Presiden Indonesia Prabowo baru-baru ini secara resmi meluncurkan program nasional motor listrik dalam negeri Molinas di pabrik sepeda motor listrik Alva di Kabupaten Bekasi, Jawa Barat, sekaligus mewujudkan ekosistem industri pendukung yang lengkap. Program nasional ini bertujuan untuk meningkatkan kemandirian teknologi kendaraan listrik dalam negeri Indonesia, memperkuat ketahanan energi nasional, serta menyediakan alat transportasi hijau yang terjangkau dan praktis bagi masyarakat, sekaligus mendorong peningkatan industri sepeda motor listrik roda dua dalam negeri. Seiring dengan diresmikannya program Molinas, kendaraan listrik dalam negeri Indonesia resmi menghadapi persaingan langsung dengan merek-merek kendaraan listrik Tiongkok yang membanjiri pasar dalam jumlah besar. Analis transportasi industri menilai bahwa Molinas memiliki potensi besar untuk membentuk ulang peta pasar sepeda motor roda dua di Indonesia, namun keberhasilan program ini bergantung pada berbagai faktor kunci seperti dukungan kebijakan, dukungan industri, dan strategi pasar.
Saat ini, kendaraan listrik Tiongkok mengandalkan rantai pasokan global yang matang dan keunggulan produksi skala besar, sehingga memiliki daya saing harga yang sangat kuat dan telah lama mendominasi pasar konsumen massal Indonesia. Namun, Molinas dalam negeri bukan tanpa peluang untuk menembus pasar. Dengan mengandalkan sistem desain dan manufaktur yang dikembangkan oleh insinyur lokal, kendaraan listrik dalam negeri dapat secara tepat menyesuaikan diri dengan kondisi geografis dan daya beli masyarakat Indonesia, mengoptimalkan parameter produk secara terarah, dan lebih sesuai dengan kebutuhan mobilitas pengguna lokal. Selain itu, kebijakan dukungan khusus akan menjadi keunggulan inti bagi model dalam negeri. Jika pemerintah Indonesia menerapkan secara menyeluruh kebijakan insentif untuk kendaraan listrik dalam negeri, hal ini dapat membangun sistem harga berbiaya rendah dan membantu Molinas merebut pangsa pasar konsumen kelas menengah ke bawah secara kokoh. Dibandingkan dengan merek asing, model dalam negeri memiliki keunggulan signifikan dalam hal dukungan lokalisasi dan jaminan purna jual. Dengan meningkatkan tingkat komponen inti yang diproduksi secara lokal dan merealisasikan produksi baterai lokal, fondasi industri dapat semakin diperkuat.
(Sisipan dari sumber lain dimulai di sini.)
--- config.mk ---
export PLATFORM = sky130hd
export DESIGN_NAME = hazard_forward_unit
export DESIGN_NICKNAME = d
export VERILOG_FILES = /design/src/rtl/hazard_forward_unit.sv
export SDC_FILE = /design/constraint.sdc
export NUM_CORES = 1
export LEC_CHECK = 0
export ABC_AREA = 0
export CORE_ASPECT_RATIO = 1.1
export CORE_MARGIN = 5
export CORE_UTILIZATION = 36
export CTS_CLUSTER_DIAMETER = 40
export CTS_CLUSTER_SIZE = 12
export DETAILED_ROUTE_END_ITERATION = 7
export PLACE_DENSITY_LB_ADDON = 0.2
export RECOVER_POWER = 50
export SLEW_MARGIN = 20
export SYNTH_ARGS = -nofsm -noshare
export SYNTH_HDL_FRONTEND = slang
export SYNTH_SLANG_ARGS = --single-unit
--- constraint.sdc ---
create_clock -name clk_i -period 5.95 [get_ports clk_i]
set_input_delay 1.4875 -clock clk_i [delete_from_list [all_inputs] [get_ports clk_i]]
set_output_delay 1.4875 -clock clk_i [all_outputs]
set_load 0.05 [all_outputs]
--- src/rtl/hazard_forward_unit.sv ---
// rtl/hazard_forward_unit.sv - operand forwarding select, load-use / memory-wait stall and redirect flush control
module hazard_forward_unit #(
  parameter int  NUM_FWD      = 2,
  parameter int  FLUSH_CYCLES = 1,
  parameter int  CNT_W        = 16,
  localparam int SEL_W        = $clog2(NUM_FWD + 1)
) (
  input  logic                  clk_i,
  input  logic                  rst_ni,
  input  logic [31:0]           inst_id_i,
  input  logic [31:0]           inst_ex_i,
  input  logic                  valid_ex_i,
  input  logic [32*NUM_FWD-1:0] fwd_inst_i,
  input  logic [NUM_FWD-1:0]    fwd_regwen_i,
  input  logic                  load_mem_i,
  input  logic                  dmem_ready_i,
  input  logic                  check_jump_i,
  output logic [SEL_W-1:0]      Asel_o,
  output logic [SEL_W-1:0]      Bsel_o,
  output logic                  stall_o,
  output logic                  bubble_ex_o,
  output logic                  flush_o,
  output logic [CNT_W-1:0]      stall_cnt_o,
  output logic [CNT_W-1:0]      flush_cnt_o
);

  localparam logic [6:0] OP_LUI    = 7'b0110111;
  localparam logic [6:0] OP_AUIPC  = 7'b0010111;
  localparam logic [6:0] OP_JAL    = 7'b1101111;
  localparam logic [6:0] OP_RTYPE  = 7'b0110011;
  localparam logic [6:0] OP_STORE  = 7'b0100011;
  localparam logic [6:0] OP_BRANCH = 7'b1100011;
  localparam logic [6:0] OP_LOAD   = 7'b0000011;

  typedef enum logic [1:0] {RUN, MEM_WAIT, FLUSH} state_t;

  function automatic logic reads_rs1(input logic [6:0] op);
    return !(op == OP_LUI || op == OP_AUIPC || op == OP_JAL);
  endfunction

  function automatic logic reads_rs2(input logic [6:0] op);
    return (op == OP_RTYPE || op == OP_STORE || op == OP_BRANCH);
  endfunction

  logic [4:0] ex_rs1, ex_rs2, ex_rd, id_rs1, id_rs2;
  logic       ex_reads_rs1, ex_reads_rs2;

  assign ex_rs1       = inst_ex_i[19:15];
  assign ex_rs2       = inst_ex_i[24:20];
  assign ex_rd        = inst_ex_i[11:7];
  assign id_rs1       = inst_id_i[19:15];
  assign id_rs2       = inst_id_i[24:20];
  assign ex_reads_rs1 = reads_rs1(inst_ex_i[6:0]);
  assign ex_reads_rs2 = reads_rs2(inst_ex_i[6:0]);

  logic [NUM_FWD-1:0] hit_a, hit_b, unused_fwd;

  for (genvar k = 0; k < NUM_FWD; k++) begin : g_fwd
    logic [4:0] rd;
    assign rd            = fwd_inst_i[32*k+7 +: 5];
    assign hit_a[k]      = fwd_regwen_i[k] && (rd != 5'd0) && (rd == ex_rs1) && ex_reads_rs1;
    assign hit_b[k]      = fwd_regwen_i[k] && (rd != 5'd0) && (rd == ex_rs2) && ex_reads_rs2;
    assign unused_fwd[k] = ^{fwd_inst_i[32*k+12 +: 20], fwd_inst_i[32*k +: 7]};
  end

  logic unused_inst;
  assign unused_inst = ^{inst_ex_i[31:25], inst_ex_i[14:12], inst_id_i[31:25], inst_id_i[14:7]};

  // Scan oldest to youngest so the youngest matching stage overrides.
  logic [SEL_W-1:0] asel_c, bsel_c;
  always_comb begin
    asel_c = '0;
    bsel_c = '0;
    for (int k = NUM_FWD - 1; k >= 0; k--) begin
      if (hit_a[k]) asel_c = SEL_W'(k + 1);
      if (hit_b[k]) bsel_c = SEL_W'(k + 1);
    end
  end

  logic load_use, mem_wait;
  assign load_use = valid_ex_i && (inst_ex_i[6:0] == OP_LOAD) && (ex_rd != 5'd0) &&
                    ((reads_rs1(inst_id_i[6:0]) && (id_rs1 == ex_rd)) ||
                     (reads_rs2(inst_id_i[6:0]) && (id_rs2 == ex_rd)));
  assign mem_wait = load_mem_i && !dmem_ready_i;

  state_t state_q, state_d;
  logic   stall_c, bubble_c, flush_c;

  always_comb begin
    state_d  = state_q;
    stall_c  = 1'b0;
    bubble_c = 1'b0;
    flush_c  = 1'b0;
    case (state_q)
      RUN: begin
        if (mem_wait) begin
          stall_c = 1'b1;
          state_d = MEM_WAIT;
        end else if (check_jump_i) begin
          flush_c = 1'b1;
          state_d = (FLUSH_CYCLES == 2) ? FLUSH : RUN;
        end else if (load_use) begin
          stall_c  = 1'b1;
          bubble_c = 1'b1;
        end
      end
      // Pipeline is frozen here; a pending jump stays held and is taken after the wait.
      MEM_WAIT: begin
        if (dmem_ready_i) state_d = RUN;
        else              stall_c = 1'b1;
      end
      FLUSH: begin
        flush_c = 1'b1;
        if (mem_wait) begin
          stall_c = 1'b1;
          state_d = MEM_WAIT;
        end else begin
          state_d = RUN;
        end
      end
      default: state_d = RUN;
    endcase
  end

  logic [CNT_W-1:0] stall_cnt_q, flush_cnt_q;

  always_ff @(posedge clk_i or negedge rst_ni) begin
    if (!rst_ni) begin
      state_q     <= RUN;
      stall_cnt_q <= '0;
      flush_cnt_q <= '0;
    end else begin
      state_q <= state_d;
      if (stall_c && (stall_cnt_q != '1)) stall_cnt_q <= stall_cnt_q + CNT_W'(1);
      if (flush_c && (flush_cnt_q != '1)) flush_cnt_q <= flush_cnt_q + CNT_W'(1);
    end
  end

  // Combinational outputs are forced low while reset is held, without waiting for a clock.
  assign Asel_o      = rst_ni ? asel_c : '0;
  assign Bsel_o      = rst_ni ? bsel_c : '0;
  assign stall_o     = rst_ni && stall_c;
  assign bubble_ex_o = rst_ni && bubble_c;
  assign flush_o     = rst_ni && flush_c;
  assign stall_cnt_o = stall_cnt_q;
  assign flush_cnt_o = flush_cnt_q;

endmodule

==> results.cfg, run 1 <==
[place]
place_ws_ns = 0.385
routabilityCongestion = 0.848
portBuffers = 95
dp_hpwl_um = 4630
place_inst = 390

[timing]
relSlewSlack_pct = 23.5
final_hold_viol_count = 0
fin_crit_sh_pct = 94.0
tns_ns = 0
setup_viol = 0
fin_worst_skew_ns = 0.00376
fmax_mhz = 179
worst-slew-pin-transition_ns = 1.15
rsz0062_at_grt = false
timing.final.crit_period_ns = 5.60
slew_violations = 0
finalWorstSetupSlack_ns = 0.355

[clocking]
ctsHoldBuffers = 0
tritoncts = yes
numCtsBuffers = 5
path_clk_slew_ns = 0.06
cts_htree_levels = 2
clockRootBuffer = clkbuf_8
clockBufferDepth = 2
cts_resized = 0
clk_latency_ns = 0.28
cts_setup_buffers = 0
cts_sinks = 33

[global_route]
use_met1_pct = 15.9
gr-usage-met3_pct = 5.16
met2_usage_pct = 25.6
grt_pass1_vias = 2039
busiest_layer = met2
overflow = 0
grt.total_usage_pct = 14.5
antenna_found_initial = 0
grt_pass1_wl_um = 9120
grt_max_degree = 22

[synth]
yosysWarnings = 0
netlist-cell-type-count = 38
synth_edf_count = 0
syn-num-nets = 357
avgSynthCellArea_um2 = 9.94
async_flop_share_pct = 100
synthCells = 219
ys_seq_elements = 33
synth_area_um2 = 2180
synth_top_flop_cell = dfrtp_1
synth_seq_area_share_pct = 37.9

[worst_setup_path]
crit_top_cell = clkdlybuf4s50_1
cp_cell_sequence = clkdlybuf4s50_1, or4_1, o21ai_0, nor4_1, nor4b_1, clkdlybuf4s50_1
start_kind = input pin
crit_fanout = 3
critPathMaxStageDelay_ns = 0.88
worst_path_max_delay_cell = clkdlybuf4s50_1
crit_type = in -> out
crit_path_end_kind = output port
cp.arrival_ns = 4.11
crit_required_ns = 4.46

[die]
initial_utilization_pct = 37.3
core-area_um2 = 5840
die_width_um = 84.1
die_h_um = 91.6
pin_count = 175
fp.dieArea_um2 = 7700
num_rows = 29

[flow_run]
max-cap-violations = 0

[layout]
drive_gt1_share_pct = 7.81
syn_to_final_growth_pct = 51.1
register_area_um2 = 826
fin_util_pct = 56.3
antenna_cells = 0
final_cells = 397
final_nets = 458
multiInputGateArea_um2 = 1320
fillers = 543

[drt]
avgRoutedWirePerCell_um = 13.9
vias_per_cell = 5.00
drtAntennaViolNets = 0
firstDrtPassIters = 4
routed-via-count = 1986
remaining_drc_errors = 0
routed_wl_um = 5520
drtIter0Drc = 61

[pwr]
vdd_ir_drop_max_uv = 153
power.density_nw_per_um2 = 245
total_power_w = 0.000807
p_leak_nw = 1.35

[min_path]
hp-class = reg -> reg

[run_status]
status = complete, no violations
## worst paths after layout
check / startpoint / cells after the start / endpoint / slack, ns
min in group asynchronous: rst_ni / 1 / flush_cnt_o[6] / 1.33
max reg2reg: state_q[0] / 6 / stall_cnt_o[1] / 3.68
min reg2reg: stall_cnt_o[15] / 1 / stall_cnt_o[15] / 0.48
max: fwd_inst_i[8] / 6 / Asel_o[1] / 0.35
min: stall_cnt_o[15] / 1 / stall_cnt_o[15] / 0.48
max in group asynchronous: rst_ni / 2 / stall_cnt_o[8] / 3.06
## Yosys cell counts (all sizes together) (4+ instances only)
cell	instances	area, um^2
and3	5	31.3
and4	4	35.0
dfrtp	33	826
nand2	22	85.1
nand3	15	75.1
nand4	9	56.3
nor2	16	60.1
nor3	11	85.1
nor4	6	65.1
nor4b	5	56.3
or4	4	30.0
xnor2	24	210
xor2	35	307
## worst max-delay path: cells and delay by family
| family | cells | cell delay, ns |
|---|---|---|
| buffers and inverters | 2 | 1.35 |
| AND/OR/NAND/NOR | 3 | 0.98 |
| AO/OA/AOI/OAI | 1 | 0.29 |
## flip-flops by register name, indices dropped and copies added (netlist names)
name         flops
flush_cnt_o     16
state_q          1
stall_cnt_o     16
## metrics by stage
stage	hold WS, ns	instance area [um^2]
after floorplan	0.564	2180
after global placement	0.475	3210
after detailed placement	0.482	3210
after CTS	0.491	3290
after global routing	0.506	3290
final	0.481	3290
## placed cells by master, fill, tap and decap left out, types with 6 or more instances in the layout
cell,synthesis,final
dlygate4sd3_1,0,8
nor3_2,6,6
xnor2_1,24,24
nand3_1,15,15
clkbuf_8,0,6
xor2_1,35,35
nand2_1,21,21
nor2_1,16,16
clkdlybuf4s50_1,0,84
dfrtp_1,33,33
nand4_1,9,9
## area by class of cell
class,count,area share (%)
inverter,2,0.228
timing repair buffer,96,29.1
tap,77,2.93
sequential,33,25.1
clock buffer,7,2.62
multi-input combinational,182,40.1
## report_power, final
| group | internal, W | leakage, nW | total (W) | switching [W] |
|---|---|---|---|---|
| clock network | 0.0000917 | 0.0443 | 0.000166 | 0.0000747 |
| registers | 0.000259 | 0.437 | 0.000305 | 0.0000461 |
| logic | 0.000135 | 0.869 | 0.000335 | 0.000200 |
| total | 0.000485 | 1.35 | 0.000807 | 0.000321 |
## routing by layer
metal  up-vias  share of wire (%)
met2        82                 48
li1        988                  -
met4         0                1.1
met3         4                9.7
met5         -                  0
met1       912                 42
## kinds of logic after synthesis
logic type                 count (synthesis)  synth area share (%)
adders and majority gates                  2                  1.15
xor gates and xnor gates                  59                  23.7
buffers and inverters                      4                  1.55
DFF                                       33                  37.9
AOI/OAI and AO/OA                          9                  3.28
muxes                                      3                  1.55
and+or+nand+nor                          109                  30.8
(Power assumes the default switching activity.)
==> run 2, diff against run 1 <==
ABC_AREA = 1   (was 0)
CORE_UTILIZATION = 60   (was 36)
DONT_BUFFER_PORTS = 1   (was not set)
GPL_ROUTABILITY_DRIVEN = 0   (was not set)
==> run 2 against run 1 <==
Compared with the run above:
- sequential cell count did not move
- final area fell by 21%
- critical endpoint is now Bsel_o[1]
- setup slack improved by 1.1 ns
- area after synthesis rose by 13%
- cell count rose by 3.5%
- maximum frequency rose by 26%
- first-iteration DRC count rose by 140%
- utilization rose by 9.1 points
- combinational power fell by 67%
- clock skew rose by 0.0053 ns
Merek kendaraan listrik asing umumnya memiliki masalah seperti pasokan suku cadang yang tidak stabil dan sistem purna jual jangka panjang yang belum sempurna, sementara Molinas dapat mengandalkan jaringan layanan lokal yang lengkap dan jaminan purna jual yang stabil untuk membangun reputasi di kalangan pengguna dan dengan cepat membangun kepercayaan konsumen. Dalam hal strategi pasar, para ahli menyarankan agar kendaraan listrik dalam negeri menghindari persaingan ketat di kota-kota besar Pulau Jawa dan fokus menggarap pulau-pulau terluar, daerah perbatasan terpencil, serta wilayah tertinggal, dengan menerapkan strategi samudra biru. Di kawasan tambang, pulau-pulau terpencil, dan daerah perbatasan Indonesia, biaya transportasi bahan bakar minyak sangat tinggi, sehingga keunggulan ekonomi kendaraan listrik sangat menonjol. Contohnya di Kota Agats, Kabupaten Asmat, Papua Selatan, distribusi bahan bakar sulit dilakukan, dan masyarakat telah berniat beralih ke kendaraan listrik sejak tahun 2007. Wilayah-wilayah seperti ini akan menjadi pasar pertumbuhan inti bagi kendaraan listrik dalam negeri, membantu industri kendaraan listrik lokal Indonesia bangkit secara bertahap.